Males de oficina, por Salomón Juan Marcos Villarreal

Un trabajador del área administrativa suele pasar al menos 8 horas cada día sentado frente a una computadora, al final del día termina con diferentes malestares como el dolor de espalda, de ojos, cuello, manos o las piernas por la falta de movimiento, pero todos estos males pueden ser prevenidos modificando pequeñas cosas.

El oficinista no sólo pasa las 8 horas del día laboral sentado, también al conducir a su oficina y en el camino de regreso, a la hora de comida y al salir del trabajo y llegar a casa para poder sentarse y descansar, por lo que esto afecta seriamente a la circulación sanguínea, y que ésta no cumple su tarea con la misma eficacia si no cuenta con los movimientos que necesita para poder ir y regresar a donde deben, especialmente en las piernas que tienen el menos movimiento.

Otra de las partes más dañadas del cuerpo es la columna vertebral ya que tendemos a inclinarnos frente al computador y la mala postura causa serios problemas y dolores de espalda. Además el cuello sufre sus consecuencias si el monitor no está de frente a nosotros. Los brazos, por otro lado, también se tensarán de no contar con el apoyo necesario.

Expertos están trabajando actualmente en soluciones ergonómicas, una rama de la salud ocupacional con el objetivo de corregir y diseñar ambientes y objetos que ayuden a los oficinistas a dejar atrás estos males.

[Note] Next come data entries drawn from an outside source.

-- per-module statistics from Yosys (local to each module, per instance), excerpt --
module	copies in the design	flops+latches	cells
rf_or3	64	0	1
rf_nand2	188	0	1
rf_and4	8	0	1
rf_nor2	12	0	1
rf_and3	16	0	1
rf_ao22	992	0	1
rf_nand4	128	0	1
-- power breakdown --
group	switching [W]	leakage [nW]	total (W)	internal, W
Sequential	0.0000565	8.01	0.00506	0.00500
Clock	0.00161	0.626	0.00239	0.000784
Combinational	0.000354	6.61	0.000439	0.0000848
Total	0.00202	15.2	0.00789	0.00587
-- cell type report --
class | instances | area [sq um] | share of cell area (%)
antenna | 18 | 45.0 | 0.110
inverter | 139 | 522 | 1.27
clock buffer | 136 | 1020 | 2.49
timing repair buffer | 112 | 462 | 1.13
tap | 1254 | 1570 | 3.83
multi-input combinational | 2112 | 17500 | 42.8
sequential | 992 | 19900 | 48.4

Hay pequeños cambios que se pueden hacer para evitar estos malestares, una buena iluminación tanto de la oficina como de la pantalla son importantes para evitar el dolor de los ojos, un ambiente libre de ruidos innecesarios también contribuirá a un menor nivel de estrés, por lo que hay que evitar música a muy alto volumen.

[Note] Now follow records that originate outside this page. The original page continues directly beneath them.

Source: an optimization exercise on an open RTL-to-GDS flow (aim: small area and a short achievable clock period). Production flows keep margins and buffers that such runs may drop.
Power figures rest on the tool's default switching activity, not on a simulated workload.

==> wip/umber <==
// alu_imm_dq_mw
module alu_imm_dq_mw
#(
  parameter int ENTRIES = 8,
  parameter int DISPATCH_WAYS = 4,
  parameter int LAUNCH_WAYS = 2,
  parameter int OCC_W = $clog2(ENTRIES + 1)
) (
  input logic CLK,
  input logic RST,
  input  logic [DISPATCH_WAYS-1:0] dispatch_attempt_by_way,
  input  logic [DISPATCH_WAYS-1:0] dispatch_valid_by_way,
  input  logic [DISPATCH_WAYS*4-1:0] dispatch_op_by_way,
  input  logic [DISPATCH_WAYS*12-1:0] dispatch_imm12_by_way,
  input  logic [DISPATCH_WAYS*LOG_PR_COUNT-1:0] dispatch_A_PR_by_way,
  input  logic [DISPATCH_WAYS-1:0] dispatch_A_ready_by_way,
  input  logic [DISPATCH_WAYS-1:0] dispatch_A_is_zero_by_way,
  input  logic [DISPATCH_WAYS*LOG_PR_COUNT-1:0] dispatch_dest_PR_by_way,
  input  logic [DISPATCH_WAYS*LOG_ROB_ENTRIES-1:0] dispatch_ROB_index_by_way,
  output logic [DISPATCH_WAYS-1:0] dispatch_ack_by_way,
  input  logic [PRF_BANK_COUNT-1:0] WB_bus_valid_by_bank,
  input  logic [PRF_BANK_COUNT*UPPER_W-1:0] WB_bus_upper_PR_by_bank,
  input  logic kill_valid,
  input  logic [LOG_ROB_ENTRIES-1:0] kill_ROB_index,
  input  logic [LOG_ROB_ENTRIES-1:0] rob_head_index,
  output logic [LAUNCH_WAYS-1:0] iq_enq_valid,
  output logic [LAUNCH_WAYS*4-1:0] iq_enq_op,
  output logic [LAUNCH_WAYS*12-1:0] iq_enq_imm12,
  output logic [LAUNCH_WAYS*LOG_PR_COUNT-1:0] iq_enq_A_PR,
  output logic [LAUNCH_WAYS-1:0] iq_enq_A_ready,
  output logic [LAUNCH_WAYS-1:0] iq_enq_A_is_zero,
  output logic [LAUNCH_WAYS*LOG_PR_COUNT-1:0] iq_enq_dest_PR,
  output logic [LAUNCH_WAYS*LOG_ROB_ENTRIES-1:0] iq_enq_ROB_index,
  input  logic [LAUNCH_WAYS-1:0] iq_enq_ready,
  output logic [OCC_W-1:0] occupancy
);
Settings: LEC_CHECK=0, CAP_MARGIN=20, CORE_MARGIN=2, CORE_UTILIZATION=30, SLEW_MARGIN=20; clock period 8.0 ns.
run.sh (not shown) runs the stock make flow with config.mk's settings and CLKGATE_MAP_FILE= SYNTH_SCRIPT=/design/flow/synth_recipe.tcl, a recipe that flattens the netlist after the stock synthesis.
==> inputs of wip/xenon, as changes to wip/umber <==
--- a/flow/design.v
+++ b/flow/design.v
@@ -65,17 +65,17 @@
   output logic [LAUNCH_WAYS*LOG_ROB_ENTRIES-1:0] iq_enq_ROB_index,
   input  logic [LAUNCH_WAYS-1:0] iq_enq_ready,
   output logic [OCC_W-1:0] occupancy
 );
   localparam int NB = 4;   
   logic [ENTRIES-1:0][ENTRY_W-1:0] ent_q;
   logic [ENTRIES-1:0] rdy_q, vs_q, vs_n, hd_q, hd_n, younger, we, rdy_cur, hd1, tl, therm;
   logic [DISPATCH_WAYS-1:0][ENTRY_W-1:0] disp;
-  logic [DISPATCH_WAYS-1:0] disp_wake, ack, wr;
+  logic [DISPATCH_WAYS-1:0] disp_wake, room, ack, wr;
   logic [DISPATCH_WAYS-1:0][DISPATCH_WAYS-1:0] rank;   
   logic [DISPATCH_WAYS:0] nw_gt;                       
   logic [NB-1:0][DISPATCH_WAYS-1:0] bsel;              
   logic [NB-1:0] tl4;
   logic [NB-1:0][ENTRY_W-1:0] bus;
   logic [OCC_W-1:0] occ;
   logic [LAUNCH_WAYS-1:0] launch;
   logic go, full;
@@ -123,20 +123,21 @@
   assign occ[0] = (therm[0] & ~therm[1]) | (therm[2] & ~therm[3]) | (therm[4] & ~therm[5]) | (therm[6] & ~therm[7]);
   always_comb begin
     logic [DISPATCH_WAYS:0] att_before, wr_before;   
     launch[0] = go & therm[0] & iq_enq_ready[0];
     launch[1] = launch[0] & therm[1] & iq_enq_ready[1];
     att_before = 5'b00001;
     wr_before = 5'b00001;
     for (int w = 0; w < DISPATCH_WAYS; w++) begin
-      ack[w] = 1'b0;
-      for (int n = 0; n <= w; n++) ack[w] |= att_before[n] & ~therm[ENTRIES - 1 - n];
-      ack[w] &= dispatch_attempt_by_way[w] & go;
-      wr[w] = ack[w] & dispatch_valid_by_way[w];
+      room[w] = 1'b0;
+      for (int n = 0; n <= w; n++) room[w] |= att_before[n] & ~therm[ENTRIES - 1 - n];
+      room[w] &= dispatch_attempt_by_way[w];
+      ack[w] = room[w] & go;
+      wr[w] = room[w] & dispatch_valid_by_way[w];
       rank[w] = wr[w] ? wr_before[DISPATCH_WAYS-1:0] : '0;
       if (dispatch_attempt_by_way[w]) att_before = att_before << 1;
       if (wr[w]) wr_before = wr_before << 1;
     end
     nw_gt = '0;
     for (int r = 0; r <= DISPATCH_WAYS; r++)
       for (int n = r + 1; n <= DISPATCH_WAYS; n++) nw_gt[r] |= wr_before[n];
     for (int b = 0; b < NB; b++)
==> flow/flow/run.sh (new file) <==
#!/bin/bash
# Own layout flow: the standard ORFS flow, with the port buffers made of buf_1 cells
# instead of the resizer's default pick. Every other step is the standard flow.
set -euo pipefail
bash standard.sh "BUFFER_PORTS_ARGS=-buffer_cell sky130_fd_sc_hd__buf_1" finish > standard.log 2>&1
==> flow/standard.sh (new file) <==
#!/bin/bash
# synth_recipe.tcl (not shown) runs the flow's synth.tcl, then flattens the netlist and writes it again
# the make line also repeats each setting of config.mk as NAME=value (left out here)
make -C /OpenROAD-flow-scripts/flow DESIGN_CONFIG=/design/flow/config.mk WORK_HOME=/design/flow/orfs CLKGATE_MAP_FILE= SYNTH_SCRIPT=/design/flow/synth_recipe.tcl "${@:-finish}"
==> flow/config.mk (replaced) <==
export PLATFORM = sky130hd
export DESIGN_NAME = alu_imm_dq_mw
export DESIGN_NICKNAME = alu_imm_dq_mw
export VERILOG_FILES = /design/flow/design.v
export SDC_FILE = /design/flow/constraint.sdc
export NUM_CORES = 4
export LEC_CHECK = 0
export CAP_MARGIN = 20
export CORE_MARGIN = 2
export CORE_UTILIZATION = 30
export SETUP_SLACK_MARGIN = 3.2
export SLEW_MARGIN = 20
removed: flow/run.sh
==> run summary <==
quantity                                             wip/umber       wip/xenon
Run status                                      finished clean  finished clean
Post-Synthesis Net Count                                 2,373           2,445
Startpoint types                                 primary input            flop
Layout cell share with drive strength beyond 1           10.2%           14.2%
Yosys top cell area share                                39.8%           39.9%
Most used cell along the critical path                  nor2_1         nand4_1
Slew Limit Headroom                                      27.6%           30.0%
Starting Density                                         30.2%           30.2%
Mean cell area of the mapped netlist                10.6 sq um      10.2 sq um
Comb_multi_in                                            1,559           1,615
Vias in the first global route                          22,000          22,700
Initial antenna violation count                              1              14
Global-route wire length before repair              152,000 um      153,000 um
Sequential power share                                   43.2%           39.9%
Global-route track usage on met3                         5.45%           6.84%
No functional check of the RTL was part of any run of this note.

afterwards: timing with drivers on the ports:
The flow's constraints put no driver on any port. The routed layouts listed below were extracted and timed again, unchanged, in two steps.
Step 1, drivers: a clkbuf_16 drives CLK and a buf_2 each remaining input, both assumed.
Step 2 moves the port delays by t, midway between the first and last clock arrival at a register: inputs arrive t later, outputs are due t later. That takes back most of the time a late clock gives input paths.
a / b / c = ideal / step 1 / step 2; a / b = the first two.
run	t, ns	setup WS [ns]	worst hold slack (ns)	worst setup path at the end
wip/umber	0.635	1.579 / 1.608 / 0.973	0.632 / 0.632 / 0.632	input to register
wip/xenon	0.621	3.147 / 3.084 / 2.715	0.692 / 0.692 / 0.692	input to register
After both steps setup and hold are still met in every run listed. The setup slack of wip/umber, which loses most, moves by +0.029 ns with the drivers and by -0.606 ns with both steps.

Los cambios en los hábitos también son necesarios, no inclinarse sobre el computador, mantener la espalda recta, poner la pantalla frente al rostro, apoyar los pies en el suelo, lo más extendidos posibles,  utilizar el mouse del lado contrario hacer pequeñas pausas al menos cada hora para estirar los músculos y caminar un poco, todos estos pequeños cambios marcarán una diferencia importante que se notará al final del día, al dejar la oficina.